In Conclusion, the present study, carried out among type 2 diabetics in Libreville, provided the first data on the level of cardiovascular risk on this population in Gabon. Indeed, several cardiometabolic risk factors in addition to hyperglycemia, including arterial hypertension, reduced glomerular filtration rate, metabolic syndrome and obesity were common in this population, suggesting that hyperglycemia is not the only factor leading to high cardiovascular risk. It therefore emerges from this the need to fight intensively against these cardiovascular risk factors, in order to improve the survival of these diabetic subjects.
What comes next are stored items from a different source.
`src/design/adc_port_pkg.sv`:
```
// Constants, field positions and state codes of the converter host port.
package adc_port_pkg;

    ////////////////////////////////////////////////////////////////////////
    // Widths and FIFO geometry.
    localparam int DATA_W = 12;
    localparam int WORD_W = 13;
    localparam int FIFO_DEPTH = 8;
    localparam int FCNT_W = 3;

    ////////////////////////////////////////////////////////////////////////
    // Status/control field positions and value after reset.
    localparam int GATE_BIT = 5;
    localparam int EMPTY_BIT = 4;
    localparam int OOR_BIT = 3;
    localparam logic [11:0] STATUS_RST = 12'h010;
    localparam logic GATE_RST = 1'b0;

    ////////////////////////////////////////////////////////////////////////
    // Timing.
    localparam int CLK_PERIOD_NS = 10;
    localparam int TRIG_MIN_PERIODS = 2;
    localparam int CONV_TIME_NS = 7000;
    localparam int CONV_CYCLES_DEF = CONV_TIME_NS / CLK_PERIOD_NS;
    localparam int SYNC_STAGES = 2;

    ////////////////////////////////////////////////////////////////////////
    // Conversion start sequencer states.
    typedef enum logic [3:0] {
        ST_IDLE = 4'b0001,
        ST_ACK = 4'b0010,
        ST_RISE = 4'b0100,
        ST_CONV = 4'b1000
    } conv_state_e;

endpackage : adc_port_pkg

```
`src/design/bit_sync.sv`:
```
// Two flip-flop synchroniser for one asynchronous level.
`timescale 1ns/1ps
module bit_sync #(
    parameter logic RST_VAL = 1'b1
) (
    // Clock and reset.
    input wire logic clk_i,
    input wire logic resetn_i,
    // Asynchronous level in, synchronous level out.
    input wire logic async_i,
    output logic sync_o
);

    logic meta;

    always_ff @(posedge clk_i) begin
        if (!resetn_i) begin
            meta <= RST_VAL;
            sync_o <= RST_VAL;
        end else begin
            meta <= async_i;
            sync_o <= meta;
        end
    end

endmodule : bit_sync

```
`src/design/two_entry_buf.sv`:
```
// Two-entry valid/ready buffer for conversion results.
`timescale 1ns/1ps
module two_entry_buf #(
    parameter int W = 13
) (
    // Clock and reset.
    input wire logic clk_i,
    input wire logic resetn_i,
    // Filling side.
    input wire logic in_valid_i,
    output logic in_ready_o,
    input wire logic [W-1:0] in_data_i,
    // Draining side.
    output logic out_valid_o,
    input wire logic out_ready_i,
    output logic [W-1:0] out_data_o
);

    logic [W-1:0] slot0;
    logic [W-1:0] slot1;
    logic [1:0] fill;
    logic next_ready;

    wire push = in_valid_i && in_ready_o;
    wire pop = out_valid_o && out_ready_i;
    wire [1:0] next_fill = fill + {1'b0, push} - {1'b0, pop};

    assign out_valid_o = (fill != 2'h0);
    assign out_data_o = slot0;
    assign next_ready = (next_fill != 2'h2);

    always_ff @(posedge clk_i) begin
        if (!resetn_i) begin
            fill <= 2'h0;
            in_ready_o <= 1'b1;
        end else begin
            fill <= next_fill;
            in_ready_o <= next_ready;
        end
    end

    // Entry 0 is always the oldest word.
    always_ff @(posedge clk_i) begin
        if (pop) begin
            slot0 <= (push && fill == 2'h1) ? in_data_i : slot1;
        end else if (push && fill == 2'h0) begin
            slot0 <= in_data_i;
        end
        if (push && (fill - {1'b0, pop}) == 2'h1) begin
            slot1 <= in_data_i;
        end
    end

endmodule : two_entry_buf

```
`src/design/adc_host_port_busy_ctrl.sv`:
```
// Converter host port: start handshake, busy, FIFO and status access.
// Function
// - Sample trigger is accepted asynchronously, with no phase relation.
// - Busy goes low on the clock edge after the trigger is seen low.
// - Trigger rising edge switches track/hold to hold and starts conversion.
// - Busy returns high on the second edge after the trigger is seen high.
// - Chip select and read strobe both low form a read; data is driven.
// - Register select low reads oldest FIFO word, high reads status.
// - Chip select and write strobe low with register select high writes.
// - Internal write pulse is one per access, formed inside the strobes.
// - Output gate bit 0 keeps data drivers off while busy is low.
// - Output gate bit 1 lets data drive while busy is low.
// - Accesses during trigger low proceed; with gate bit 0 bus not driven until busy high.
// - Busy low lasts at most the trigger width plus two periods.
// - After a FIFO read every word shifts down; the count drops unless a new word enters in the same cycle.
// - Output gate bit sits at bit 5 and is readable and writable.
`timescale 1ns/1ps
module adc_host_port_busy_ctrl
    import adc_port_pkg::*;
#(
    parameter int CONV_CYCLES = CONV_CYCLES_DEF,
    parameter int DEPTH = FIFO_DEPTH
) (
    // Clock and reset.
    input wire logic MCLK_I,
    input wire logic RESETN_I,
    // Conversion start handshake.
    input wire logic SAMPLE_TRIGGER_N_I,
    output logic BUSY_N_O,
    output logic HOLD_O,
    output logic CONV_START_O,
    // Host bus.
    input wire logic CS_N_I,
    input wire logic READ_STROBE_N_I,
    input wire logic WRITE_STROBE_N_I,
    input wire logic REGISTER_SELECT_I,
    input wire logic [DATA_W-1:0] WRITE_DATA_I,
    output logic [DATA_W-1:0] DATA_O,
    output logic DATA_OE_O,
    // Conversion results.
    input wire logic RESULT_VALID_I,
    output logic RESULT_READY_O,
    input wire logic [WORD_W-1:0] RESULT_I
);

    localparam int CW = $clog2(CONV_CYCLES + 1);
    localparam int NW = $clog2(DEPTH + 1);
    localparam int IW = $clog2(DEPTH);

    function automatic logic [FCNT_W-1:0] word_count(input logic [NW-1:0] n);
        word_count = (n == '0) ? '0 : FCNT_W'(n - NW'(1));
    endfunction : word_count

    ////////////////////////////////////////////////////////////////////////
    // Trigger synchroniser and start sequencer.
    logic trig_s;
    conv_state_e state;
    conv_state_e next_state;
    logic [CW-1:0] conv_cnt;

    bit_sync #(.RST_VAL(1'b1)) u_trig_sync (
        .clk_i(MCLK_I),
        .resetn_i(RESETN_I),
        .async_i(SAMPLE_TRIGGER_N_I),
        .sync_o(trig_s)
    );

    wire conv_done = (conv_cnt == CW'(CONV_CYCLES - 1));

    // New triggers are ignored until the conversion finishes.
    always_comb begin
        next_state = state;
        unique case (state)
            ST_IDLE: begin
                if (!trig_s) next_state = ST_ACK;
            end
            ST_ACK: begin
                if (trig_s) next_state = ST_RISE;
            end
            ST_RISE: begin
                next_state = ST_CONV;
            end
            ST_CONV: begin
                if (conv_done) next_state = ST_IDLE;
            end
        endcase
    end

    wire next_busy_n = !(next_state == ST_ACK || next_state == ST_RISE);
    wire next_hold = (next_state == ST_RISE || next_state == ST_CONV);
    wire next_start = (state == ST_ACK) && trig_s;

    always_ff @(posedge MCLK_I) begin
        if (!RESETN_I) begin
            state <= ST_IDLE;
            conv_cnt <= '0;
            BUSY_N_O <= 1'b1;
            HOLD_O <= 1'b0;
            CONV_START_O <= 1'b0;
        end else begin
            state <= next_state;
            conv_cnt <= (state == ST_CONV) ? conv_cnt + CW'(1) : '0;
            BUSY_N_O <= next_busy_n;
            HOLD_O <= next_hold;
            CONV_START_O <= next_start;
        end
    end

    ////////////////////////////////////////////////////////////////////////
    // Host access decode.
    logic gate;
    logic wr_prev;
    logic rd_prev;
    logic rd_sel;

    wire rd_act = !CS_N_I && !READ_STROBE_N_I;
    wire wr_act = !CS_N_I && !WRITE_STROBE_N_I && REGISTER_SELECT_I;
    wire wr_pulse = wr_act && !wr_prev;
    wire next_gate = wr_pulse ? WRITE_DATA_I[GATE_BIT] : gate;
    wire drive_ok = next_busy_n || next_gate;
    wire next_oe = rd_act && drive_ok;

    always_ff @(posedge MCLK_I) begin
        if (!RESETN_I) begin
            gate <= GATE_RST;
            wr_prev <= 1'b0;
            rd_prev <= 1'b0;
            rd_sel <= 1'b0;
        end else begin
            gate <= next_gate;
            wr_prev <= wr_act;
            rd_prev <= rd_act;
            if (rd_act) rd_sel <= REGISTER_SELECT_I;
        end
    end

    ////////////////////////////////////////////////////////////////////////
    // Result buffer and shift-down FIFO.
    logic buf_valid;
    logic [WORD_W-1:0] buf_data;
    logic [WORD_W-1:0] mem [DEPTH];
    logic [WORD_W-1:0] next_mem [DEPTH];
    logic [NW-1:0] count;
    logic [NW-1:0] next_count;

    wire fifo_room = (count < NW'(DEPTH));
    wire fifo_push = buf_valid && fifo_room;
    wire fifo_pop = rd_prev && !rd_act && DATA_OE_O && !rd_sel
        && (count != '0);

    two_entry_buf #(.W(WORD_W)) u_result_buf (
        .clk_i(MCLK_I),
        .resetn_i(RESETN_I),
        .in_valid_i(RESULT_VALID_I),
        .in_ready_o(RESULT_READY_O),
        .in_data_i(RESULT_I),
        .out_valid_o(buf_valid),
        .out_ready_i(fifo_room),
        .out_data_o(buf_data)
    );

    always_comb begin
        next_mem = mem;
        next_count = count;
        if (fifo_pop) begin
            for (int i = 0; i < DEPTH - 1; i++) begin
                next_mem[i] = mem[i + 1];
            end
            next_count = count - NW'(1);
        end
        if (fifo_push) begin
            next_mem[next_count[IW-1:0]] = buf_data;
            next_count = next_count + NW'(1);
        end
    end

    always_ff @(posedge MCLK_I) begin
        if (!RESETN_I) begin
            count <= '0;
        end else begin
            count <= next_count;
        end
    end

    always_ff @(posedge MCLK_I) begin
        mem <= next_mem;
    end

    ////////////////////////////////////////////////////////////////////////
    // Read data path.
    logic [11:0] status;
    wire fifo_empty = (count == '0);

    always_comb begin
        status = STATUS_RST & 12'h000;
        status[GATE_BIT] = gate;
        status[EMPTY_BIT] = fifo_empty;
        status[OOR_BIT] = !fifo_empty && mem[0][WORD_W-1];
        status[FCNT_W-1:0] = word_count(count);
    end

    wire [DATA_W-1:0] rd_word = REGISTER_SELECT_I ? status
        : mem[0][DATA_W-1:0];

    always_ff @(posedge MCLK_I) begin
        if (!RESETN_I) begin
            DATA_O <= '0;
            DATA_OE_O <= 1'b0;
        end else begin
            if (rd_act) DATA_O <= rd_word;
            DATA_OE_O <= next_oe;
        end
    end

    ////////////////////////////////////////////////////////////////////////
    // Assertions and covers.
    logic past_valid;

    always_ff @(posedge MCLK_I) begin
        if (!RESETN_I) past_valid <= 1'b0;
        else past_valid <= 1'b1;
    end
endmodule : adc_host_port_busy_ctrl

```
These measures should be comprehensive, taking into account the aspects of medication, physical activity and a healthy diet.
Abbreviations
NCEP-ATP III: National Cholesterol Education Program, Adult Treatment Panel III; AHA: American Heart Association; ACC: American College Cardiology; IDF: International Diabetes Federation; BMI: The body mass index; WC: Waist circumference; BP: Blood pressure; HDL: High-density lipoprotein; LDL: Low-density lipoprotein; CKD-EPI: Chronic Kidney Disease Epidemoliogy collaboration.